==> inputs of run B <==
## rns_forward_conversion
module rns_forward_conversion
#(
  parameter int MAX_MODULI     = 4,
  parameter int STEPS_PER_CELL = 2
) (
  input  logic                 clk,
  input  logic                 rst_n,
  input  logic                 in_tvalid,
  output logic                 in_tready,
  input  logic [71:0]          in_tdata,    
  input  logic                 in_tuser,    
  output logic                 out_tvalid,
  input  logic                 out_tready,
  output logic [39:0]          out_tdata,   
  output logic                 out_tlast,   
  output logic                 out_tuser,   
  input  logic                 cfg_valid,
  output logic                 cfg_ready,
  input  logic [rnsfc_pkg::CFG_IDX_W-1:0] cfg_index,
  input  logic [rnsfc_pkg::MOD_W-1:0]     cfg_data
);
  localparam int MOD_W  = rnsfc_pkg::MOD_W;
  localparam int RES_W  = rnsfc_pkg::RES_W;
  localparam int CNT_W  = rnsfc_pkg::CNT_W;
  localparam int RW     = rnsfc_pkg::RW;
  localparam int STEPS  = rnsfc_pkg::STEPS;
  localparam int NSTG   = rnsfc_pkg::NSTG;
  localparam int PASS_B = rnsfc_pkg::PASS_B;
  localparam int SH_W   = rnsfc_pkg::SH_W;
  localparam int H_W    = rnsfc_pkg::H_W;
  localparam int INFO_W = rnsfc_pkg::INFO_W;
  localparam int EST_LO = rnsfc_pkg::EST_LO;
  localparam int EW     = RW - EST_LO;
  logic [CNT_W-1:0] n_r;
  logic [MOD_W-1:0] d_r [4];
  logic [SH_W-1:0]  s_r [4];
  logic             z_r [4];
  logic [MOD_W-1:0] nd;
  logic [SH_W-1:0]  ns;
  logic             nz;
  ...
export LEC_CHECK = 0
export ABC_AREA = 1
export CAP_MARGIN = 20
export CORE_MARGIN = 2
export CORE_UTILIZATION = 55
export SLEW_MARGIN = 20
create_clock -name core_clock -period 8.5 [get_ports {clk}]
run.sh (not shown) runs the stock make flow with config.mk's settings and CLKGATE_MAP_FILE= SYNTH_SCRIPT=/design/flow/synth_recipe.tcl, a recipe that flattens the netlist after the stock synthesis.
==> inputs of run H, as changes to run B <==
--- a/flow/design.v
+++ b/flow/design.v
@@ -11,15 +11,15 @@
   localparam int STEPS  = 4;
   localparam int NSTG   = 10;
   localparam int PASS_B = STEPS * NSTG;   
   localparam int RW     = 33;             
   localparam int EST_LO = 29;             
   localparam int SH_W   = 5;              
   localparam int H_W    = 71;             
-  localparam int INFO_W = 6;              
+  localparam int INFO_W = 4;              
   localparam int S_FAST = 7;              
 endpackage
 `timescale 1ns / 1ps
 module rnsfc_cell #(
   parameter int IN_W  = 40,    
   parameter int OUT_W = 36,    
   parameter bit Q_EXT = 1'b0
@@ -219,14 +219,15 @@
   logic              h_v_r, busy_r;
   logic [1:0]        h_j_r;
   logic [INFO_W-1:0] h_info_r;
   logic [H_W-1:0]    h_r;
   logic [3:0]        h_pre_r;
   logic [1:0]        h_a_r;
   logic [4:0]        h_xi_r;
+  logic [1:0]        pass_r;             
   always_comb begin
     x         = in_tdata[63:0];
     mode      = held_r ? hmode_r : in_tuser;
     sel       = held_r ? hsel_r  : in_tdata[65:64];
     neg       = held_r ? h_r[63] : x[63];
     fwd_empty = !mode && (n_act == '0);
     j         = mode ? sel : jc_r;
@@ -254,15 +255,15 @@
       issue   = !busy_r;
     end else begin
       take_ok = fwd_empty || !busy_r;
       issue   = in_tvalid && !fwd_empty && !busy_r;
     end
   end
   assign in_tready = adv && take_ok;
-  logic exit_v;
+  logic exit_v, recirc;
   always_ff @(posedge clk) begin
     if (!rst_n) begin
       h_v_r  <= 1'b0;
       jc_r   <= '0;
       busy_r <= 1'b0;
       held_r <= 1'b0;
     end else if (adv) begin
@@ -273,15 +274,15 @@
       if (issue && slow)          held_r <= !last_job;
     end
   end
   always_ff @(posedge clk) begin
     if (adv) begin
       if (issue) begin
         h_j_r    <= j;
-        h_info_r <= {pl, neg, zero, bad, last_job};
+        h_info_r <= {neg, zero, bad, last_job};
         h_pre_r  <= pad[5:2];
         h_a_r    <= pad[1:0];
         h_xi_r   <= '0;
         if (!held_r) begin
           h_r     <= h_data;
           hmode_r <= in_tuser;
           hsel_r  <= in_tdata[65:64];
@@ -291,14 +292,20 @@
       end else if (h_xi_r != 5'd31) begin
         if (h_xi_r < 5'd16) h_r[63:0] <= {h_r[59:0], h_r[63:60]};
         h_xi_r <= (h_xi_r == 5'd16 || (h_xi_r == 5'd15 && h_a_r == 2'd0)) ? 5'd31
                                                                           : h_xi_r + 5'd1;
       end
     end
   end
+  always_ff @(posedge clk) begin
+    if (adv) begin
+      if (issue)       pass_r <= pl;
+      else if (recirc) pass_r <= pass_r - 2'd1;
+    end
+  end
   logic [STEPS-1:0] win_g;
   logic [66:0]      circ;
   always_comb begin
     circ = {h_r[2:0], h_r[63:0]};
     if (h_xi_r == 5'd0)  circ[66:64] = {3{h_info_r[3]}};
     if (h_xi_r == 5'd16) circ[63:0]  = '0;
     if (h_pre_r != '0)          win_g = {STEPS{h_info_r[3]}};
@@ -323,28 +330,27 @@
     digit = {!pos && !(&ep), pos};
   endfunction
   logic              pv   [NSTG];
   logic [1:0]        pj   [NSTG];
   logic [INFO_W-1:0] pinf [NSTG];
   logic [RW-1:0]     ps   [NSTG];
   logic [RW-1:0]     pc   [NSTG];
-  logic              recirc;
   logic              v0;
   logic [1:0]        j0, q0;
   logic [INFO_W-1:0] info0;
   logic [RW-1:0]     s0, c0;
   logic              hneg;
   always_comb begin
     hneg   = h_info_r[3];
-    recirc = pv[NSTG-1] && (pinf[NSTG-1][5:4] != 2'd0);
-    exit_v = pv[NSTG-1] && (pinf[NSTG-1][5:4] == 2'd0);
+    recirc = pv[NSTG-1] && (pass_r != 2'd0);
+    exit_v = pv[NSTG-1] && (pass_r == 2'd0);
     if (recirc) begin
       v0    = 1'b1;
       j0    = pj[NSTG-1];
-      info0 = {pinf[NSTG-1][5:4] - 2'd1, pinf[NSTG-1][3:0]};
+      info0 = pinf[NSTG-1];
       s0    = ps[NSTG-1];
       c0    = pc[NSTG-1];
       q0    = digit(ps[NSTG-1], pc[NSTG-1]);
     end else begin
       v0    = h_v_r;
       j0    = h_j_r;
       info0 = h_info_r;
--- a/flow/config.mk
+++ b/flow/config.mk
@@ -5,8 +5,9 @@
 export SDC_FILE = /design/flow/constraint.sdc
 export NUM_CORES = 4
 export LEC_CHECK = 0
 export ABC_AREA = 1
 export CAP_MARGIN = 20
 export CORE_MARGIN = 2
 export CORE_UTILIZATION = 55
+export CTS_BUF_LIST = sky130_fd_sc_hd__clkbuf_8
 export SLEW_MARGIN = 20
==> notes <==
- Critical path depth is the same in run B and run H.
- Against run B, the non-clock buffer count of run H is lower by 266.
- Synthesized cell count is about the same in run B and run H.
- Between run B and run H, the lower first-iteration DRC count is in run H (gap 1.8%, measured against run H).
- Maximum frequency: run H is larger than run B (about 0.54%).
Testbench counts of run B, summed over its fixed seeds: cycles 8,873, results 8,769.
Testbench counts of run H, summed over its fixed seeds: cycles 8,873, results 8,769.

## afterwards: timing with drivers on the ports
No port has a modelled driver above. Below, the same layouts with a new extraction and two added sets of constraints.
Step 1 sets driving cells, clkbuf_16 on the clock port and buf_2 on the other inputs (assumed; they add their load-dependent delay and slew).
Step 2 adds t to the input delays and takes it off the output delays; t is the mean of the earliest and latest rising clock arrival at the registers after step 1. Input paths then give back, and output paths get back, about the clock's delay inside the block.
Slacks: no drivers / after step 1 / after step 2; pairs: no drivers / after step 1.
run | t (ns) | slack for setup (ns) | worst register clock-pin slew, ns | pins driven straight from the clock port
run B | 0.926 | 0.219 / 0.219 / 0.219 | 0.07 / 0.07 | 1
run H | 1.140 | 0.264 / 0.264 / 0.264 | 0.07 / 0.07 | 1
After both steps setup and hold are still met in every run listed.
● ● ● ●
(TASK)
Search the entries for the word "over" and copy every line that has it.

(RESULT OF THE EXERCISE)
Testbench counts of run B, summed over its fixed seeds: cycles 8,873, results 8,769.
Testbench counts of run H, summed over its fixed seeds: cycles 8,873, results 8,769.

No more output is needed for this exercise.